Identification of aeromonads by using biochemical schemes is difficult (1) while numerical studies have obtained quite high success showing a good correlation with genotypic identification (42). Most clinical microbiology laboratories still routinely rely on easy-to-use phenotypic methods (39); therefore, key traits for discriminating at least those Aeromonas species relevant in clinical sources should be well defined (25, 39). In a previous study, 215 Aeromonas isolates were recovered from river water and cooling systems (8), from wild European eels (13), and from human feces, collected during a 1-year period at locations in the river Xúquer floodplain, a highly urbanized and industrialized metropolitan area (753,552 inhabitants) around the city of Valencia (800,469 inhabitants). Eight out of these 215 aeromonads were presumptively identified as A. hydrophila, despite their negative production of acid from l-arabinose. The aim of the present study was to fully identify these A. hydrophila-like arabinose-negative strains, and to assess their clinical and veterinary relevance. For this purpose we used 16S rRNA gene sequencing and extensive biochemical testing, and also other assays to check for its susceptibility to antimicrobials and its virulence in fish.

Materials and Methods

Bacterial isolates

Strains ABF132, ABF144, and ABF145 were isolated from a wild European eel caught in the Albufera lake in El Palmar (Valencia, Spain) in November 2004 (13); strains MA17 and MA26 were isolated from two freshwater samples collected in the River Júcar in Alberique (Valencia, Spain), in October 2004 and February 2005, respectively (8); and strain MA131 was isolated from the water of a cooling-system pond in Catarroja (Valencia, Spain) in November 2005 (8). Strains 133.341 and 133.343 were isolated from stools on xylose-galactosidase plates (16) at the “Servicio de Microbiología, del Hospital Universitario La Fe” (Valencia, Spain), in September 2005. Strain CECT 4588 was originally recovered from feces of a patient with diarrhea in the Netherlands as isolate AH290 (12). This was identified as “A. hydrophila-like arabinose-negative” by others (42).

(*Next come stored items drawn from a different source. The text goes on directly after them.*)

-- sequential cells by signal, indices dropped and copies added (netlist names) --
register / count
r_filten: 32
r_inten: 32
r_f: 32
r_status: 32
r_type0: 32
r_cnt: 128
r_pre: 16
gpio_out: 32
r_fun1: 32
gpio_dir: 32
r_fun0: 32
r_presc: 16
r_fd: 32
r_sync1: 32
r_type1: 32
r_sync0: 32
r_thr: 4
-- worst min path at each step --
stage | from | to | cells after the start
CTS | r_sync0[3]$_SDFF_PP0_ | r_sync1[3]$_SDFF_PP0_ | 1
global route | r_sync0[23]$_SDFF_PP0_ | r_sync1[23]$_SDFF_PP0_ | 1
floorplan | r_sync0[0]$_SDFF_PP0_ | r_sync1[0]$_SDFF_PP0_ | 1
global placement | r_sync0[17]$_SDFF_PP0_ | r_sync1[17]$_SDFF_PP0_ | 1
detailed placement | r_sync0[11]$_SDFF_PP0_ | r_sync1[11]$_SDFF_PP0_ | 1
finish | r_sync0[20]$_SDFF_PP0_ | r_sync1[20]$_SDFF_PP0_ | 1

PCR amplification, 16S rRNA sequencing, and phylogenetic analysis

The almost complete 16S rRNA gene sequence of strains ABF132, ABF144, ABF145, MA17, MA26, MA131, 133.341, 133.343, CECT4588, A. hydrophila subsp. dhakensis CECT5743, A. hydrophila subsp. dhakensis CECT5745, A. aquariorum MDC310, and A. aquariorum MDC317 was obtained by the Colección Española de Cultivos Tipo (CECT) service (Valencia, Spain). Bacterial genomic DNAs were extracted according to a method described previously (37). Universal primers (Invitrogen, Life Technologies) used were 616V (forward) and 699R (reverse) for a stretch around 1,000 nt close to the 5′ end (targeting positions for these primers are 8–25 and 1,099–1,113, respectively [Escherichia coli numbering]) (5), and P609D (forward) and P1525R (reverse) targeting positions 785–802 and 1,525–1,541, respectively (Escherichia coli numbering) (26). PCR mixtures were composed of 5.0 μL PCR buffer (10×), 0.75 μL MgCl2 (100 mM), 1.0 μL dNTPs (10 mM each), 1.0 μL each forward and reverse primers (50 μM), 0.5 μL Taq polymerase (6 U μL−1; New England Biolabs) and 5.0 μL template DNA (50 ng μL−1) in a total volume of 50 μL. PCR amplifications of the DNA templates were performed using a PTC-100 ThermoCycler (MJ Research). The conditions for 16S rRNA gene amplification were (i) 4 min at 94°C; (ii) 30 cycles of 1 min at 94°C, 1 min 30 s at 52°C and 2 min at 72°C; and (iii) a final elongation step of 10 min at 72°C. Amplified products were examined by agarose gel electrophoresis (1.2%) and ethidium bromide staining. Purified amplicons (Mo Bio Laboratories) were sequenced by the dideoxy method using the BigDye Terminator v. 3.0 Ready Reaction cycle sequencing kit and analyzed in an ABI PRISM 3730 sequencer (Applied Biosystems). Sequencing primers were the same as those used in the amplification reaction but diluted tenfold (5 pmol).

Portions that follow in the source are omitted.